Small Business Economic Trends - December 2012

Bill Dunkelberg

Summary


OPTIMISM INDEX
The Index of Small Business Optimism declined 5.6 points, one of the largest declines in survey history. The Index has been lower only 7 times since the monthly surveys were began in 1986. Prior to 1986, just two readings were lower, in 1975Q1 and 1980Q2. There were two major events shaping the November results, the election and hurricane “Sandy.” What is quite clear from the data is that the election was the primary cause of the decline in owner optimism, not the hurricane, although hurricane effects were apparent.

LABOR MARKETS
The plunge in owner optimism did not drag the labor market indicators down proportionately, but they were at recession levels to begin with. Job creation weakened a bit from the October reading, with the average change in employment per firm falling to -0.04 from 0.02 workers. Ten (10) percent of the owners (down 1 point) reported adding an average of 2.4 workers per firm over the past few months, and 11 percent reduced employment (up 1 point) an average of 3.1 workers (seasonally adjusted). The remaining 79 percent of owners made no net change in employment. Forty-six (46) percent of the owners hired or tried to hire in the last three months and 36 percent reported few or no qualified applicants for open positions. Overall, little change from October numbers, though leaning in a negative direction. The percent of owners reporting hard to fill job openings rose 1 point to 17 percent of all owners. Job creation plans remained weak, with a net 5 percent planning to increase employment, up a point from October but historically a weak number for a recovery period.

CAPITAL SPENDING
The frequency of reported capital outlays over the past 6 months fell 1 point to 53 percent, still in “maintenance mode.” The percent of owners planning capital outlays in the next 3 to 6 months fell 3 points to 19 percent. Six percent characterized the current period as a good time to expand facilities (down 1) compared to 14 percent in September 2007. The net percent of owners expecting better business conditions in 6 months was a net negative 35 percent, a 37 point decline A net negative 5 percent of all owners expect improved real sales volumes, down 8 points.
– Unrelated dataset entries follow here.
## src/rtl/core/rpn_stack_calculator_core_macros.svh

```systemverilog
// Assertion helpers shared by the calculator RTL.
`ifndef RPN_STACK_CALCULATOR_CORE_MACROS_SVH
`define RPN_STACK_CALCULATOR_CORE_MACROS_SVH

// Clocked check that is switched off while reset is asserted.
`define RPN_ASSERT(lbl, prop, msg) \
  lbl: assert property (@(posedge clk_i) disable iff (!rst_ni) prop) else $error(msg);

// Clocked check that also holds while reset is asserted.
`define RPN_ASSERT_ALWAYS(lbl, prop, msg) \
  lbl: assert property (@(posedge clk_i) prop) else $error(msg);

`endif

```

## src/rtl/core/rpn_pkg.sv

```systemverilog
package rpn_pkg;

  localparam int unsigned STACK_DEPTH = 128;
  localparam int unsigned ADDR_W      = $clog2(STACK_DEPTH);
  localparam int unsigned DEPTH_W     = $clog2(STACK_DEPTH + 1);

  localparam int unsigned VAL_W  = 32;
  localparam int unsigned MODE_W = 3;
  localparam int unsigned STAT_W = 3;

  // Quotient bits produced by the divider when the result does not overflow.
  localparam int unsigned DIV_STEPS = 31;
  localparam int unsigned DIV_CNT_W = $clog2(DIV_STEPS);

  localparam logic [VAL_W-1:0] Q_MAX = {1'b0, {(VAL_W-1){1'b1}}};
  localparam logic [VAL_W-1:0] Q_MIN = {1'b1, {(VAL_W-1){1'b0}}};

  localparam logic [MODE_W-1:0] MODE_PUSH  = 3'd0;
  localparam logic [MODE_W-1:0] MODE_ADD   = 3'd1;
  localparam logic [MODE_W-1:0] MODE_SUB   = 3'd2;
  localparam logic [MODE_W-1:0] MODE_MUL   = 3'd3;
  localparam logic [MODE_W-1:0] MODE_DIV   = 3'd4;
  localparam logic [MODE_W-1:0] MODE_PRINT = 3'd5;

  localparam logic [STAT_W-1:0] STATUS_OK       = 3'd0;
  localparam logic [STAT_W-1:0] STATUS_FULL     = 3'd1;
  localparam logic [STAT_W-1:0] STATUS_EMPTY    = 3'd2;
  localparam logic [STAT_W-1:0] STATUS_ZERO_DIV = 3'd3;
  localparam logic [STAT_W-1:0] STATUS_INVALID  = 3'd4;

  typedef struct packed {
    logic [MODE_W-1:0]       mode;
    logic signed [VAL_W-1:0] operand;
  } in_t;

  typedef struct packed {
    logic signed [VAL_W-1:0] value;
    logic [STAT_W-1:0]       status;
  } out_t;

  typedef struct packed {
    logic             done;
    logic [VAL_W-1:0] quot;
  } div_rsp_t;

  typedef enum logic [3:0] {
    S_IDLE,
    S_PUSH,
    S_RD_B,
    S_GET_B,
    S_RD_A,
    S_GET_A,
    S_EXEC,
    S_MUL_SAT,
    S_DIV_GO,
    S_DIV_WAIT,
    S_WR,
    S_OUT
  } state_e;

endpackage

```

## src/rtl/core/rpn_div.sv

```systemverilog
// Signed Q16.16 divider: (a * 65536) / b truncated toward zero and saturated.
// Overflow is detected up front, so only 31 restoring steps are ever needed.
module rpn_div
  import rpn_pkg::*;
(
  input  logic             clk_i,
  input  logic             rst_ni,
  input  logic             start_i,
  input  logic [VAL_W-1:0] dividend_i,
  input  logic [VAL_W-1:0] divisor_i,
  output div_rsp_t         rsp_o
);

  logic                 busy_q, fin_q, done_q;
  logic [DIV_CNT_W-1:0] cnt_q;
  logic [VAL_W-1:0]     rem_q, den_q, quot_q;
  logic [DIV_STEPS-1:0] num_q, quo_q;
  logic                 neg_q, ovf_q;

  logic [VAL_W-1:0]       mag_a, mag_b;
  logic [VAL_W+15:0]      num_full;
  logic [VAL_W-1:0]       num_hi;
  logic                   ovf_start;
  logic [VAL_W:0]         trial, diff;
  logic                   ge;
  logic [VAL_W-1:0]       quo_ext;

  always_comb begin
    mag_a     = dividend_i[VAL_W-1] ? (~dividend_i + 1'b1) : dividend_i;
    mag_b     = divisor_i[VAL_W-1] ? (~divisor_i + 1'b1) : divisor_i;
    num_full  = {mag_a, 16'b0};
    // The quotient reaches 2^31 exactly when the dividend bits above bit 30
    // are already no smaller than the divisor.
    num_hi    = VAL_W'(num_full[VAL_W+15:DIV_STEPS]);
    ovf_start = num_hi >= mag_b;
    trial     = {rem_q, num_q[DIV_STEPS-1]};
    diff      = trial - {1'b0, den_q};
    ge        = trial >= {1'b0, den_q};
    quo_ext   = {1'b0, quo_q};
  end

  always_ff @(posedge clk_i or negedge rst_ni) begin
    if (!rst_ni) begin
      busy_q <= 1'b0;
      fin_q  <= 1'b0;
      done_q <= 1'b0;
      cnt_q  <= '0;
    end else begin
      done_q <= fin_q;
      if (start_i) begin
        busy_q <= !ovf_start;
        fin_q  <= ovf_start;
        cnt_q  <= DIV_CNT_W'(DIV_STEPS - 1);
      end else if (busy_q) begin
        if (cnt_q == '0) begin
          busy_q <= 1'b0;
          fin_q  <= 1'b1;
        end else begin
          cnt_q <= cnt_q - 1'b1;
        end
      end else begin
        fin_q <= 1'b0;
      end
    end
  end

  always_ff @(posedge clk_i) begin
    if (start_i) begin
      neg_q <= dividend_i[VAL_W-1] ^ divisor_i[VAL_W-1];
      ovf_q <= ovf_start;
      den_q <= mag_b;
      rem_q <= num_hi;
      num_q <= num_full[DIV_STEPS-1:0];
    end else if (busy_q) begin
      rem_q <= ge ? diff[VAL_W-1:0] : trial[VAL_W-1:0];
      num_q <= {num_q[DIV_STEPS-2:0], 1'b0};
      quo_q <= {quo_q[DIV_STEPS-2:0], ge};
    end
    if (fin_q) begin
      if (ovf_q) begin
        quot_q <= neg_q ? Q_MIN : Q_MAX;
      end else begin
        quot_q <= neg_q ? (~quo_ext + 1'b1) : quo_ext;
      end
    end
  end

  assign rsp_o.done = done_q;
  assign rsp_o.quot = quot_q;

endmodule

```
Twenty- three (23) percent reported “poor sales” as their top business problem, up 1 point. Overall, this is a poisonous climate for investment and expansion.

INVENTORIES AND SALES
The net percent of all owners (seasonally adjusted) reporting higher nominal sales over the past 3 months was unchanged at a negative 15 percent. Twenty-three percent still cite weak sales as their top business problem, historically high, but down from the record 34 percent reading last reached in March 2010. Consumer spending remains weak, especially on services although auto sales have recently shown some strength. The net percent of owners expecting higher real sales fell 8 points to a negative 5 percent of all owners (seasonally adjusted), 17 points below the 2012 high of net 12 percent reached in February. The pace of inventory reduction continued, with a net negative 10 percent of all owners reporting growth in inventories (seasonally adjusted), two points worse than October. For all firms, a net negative 2 percent (down 2 points) reported stocks too low, a bit less satisfaction with stocks than in October, most likely due to a deterioration in sales forecasts. Plans to add to inventories remained weak at a net negative 5 percent of all firms (seasonally adjusted), 4 points worse than October. This is consistent with the reported build-up of inventories at the macro level. With expected business conditions and expected real sales in the tank, it is not surprising that inventory demand remains weak.

INFLATION
Fifteen (15) percent of the NFIB owners reported raising their average selling prices in the past 3 months (down 3 points), and 17 percent reported price reductions (up 1 point)). Seasonally adjusted, the net percent of owners raising selling prices was 0 percent, down 5 points. With sluggish consumer spending, there is little opportunity to raise prices and make it stick. Twenty-one (21) percent plan on raising average prices in the next few months (up 2 points), 4 percent plan reductions (unchanged). Seasonally adjusted, a net 16 percent plan price hikes, unchanged. It appears that the Fed’s forecast (hope) for continued low inflation is a reality on Main Street.

EARNINGS AND WAGES
Reports of positive earnings trends lost ground in November, falling to a net negative 32 percent. Six percent reported reduced worker compensation and 12 percent reported raising compensation, yielding a seasonally adjusted net 7 percent reporting higher worker compensation (down 4 points). A net seasonally adjusted 4 percent plan to raise compensation in the coming months, down 5 points from October. Earnings are the major source of capital for small firms to finance growth and expansion (and repay debts incurred to invest in their firms). The past and promised increases in regulatory costs and in taxes will diminish the available financial support for growth as well as reduce the expected profitability associated with new investments in the business or new hires.

CREDIT MARKETS
Six percent of the owners reported that all their credit needs were not met, down 2 points. Twenty-eight (28) percent reported all credit needs met, and 52 percent explicitly said they did not want a loan. Only 3 percent reported that financing was their top business problem, compared to 23 percent citing taxes, 23 percent citing weak sales and 18 percent citing unreasonable regulations and red tape. Thirty (30) percent of all owners reported borrowing on a regular basis, unchanged from October. The net percent of owners expecting credit conditions to ease in the coming months was a seasonally adjusted negative 10 percent (more owners expect that it will be “harder” to arrange financing than easier), 2 points worse than in October. Whatever QE3 is doing, it isn’t changing the expectations of business owners about credit availability or costs in the coming months.

COMMENTARY
Apparently the level of uncertainty was not resolved in a way that was supportive of many small-business owners. Out of 377 surveys since the first in 1973, the current reading of the Index of Small Business Optimism is the tenth lowest on record. The decline in the Index from already recession level readings in October was one of the largest on record. Something bad happened, and it wasn’t Sandy based on the NFIB survey data for November, it was the election. Owners in the rest of the country were as bummed out as those in Sandy states.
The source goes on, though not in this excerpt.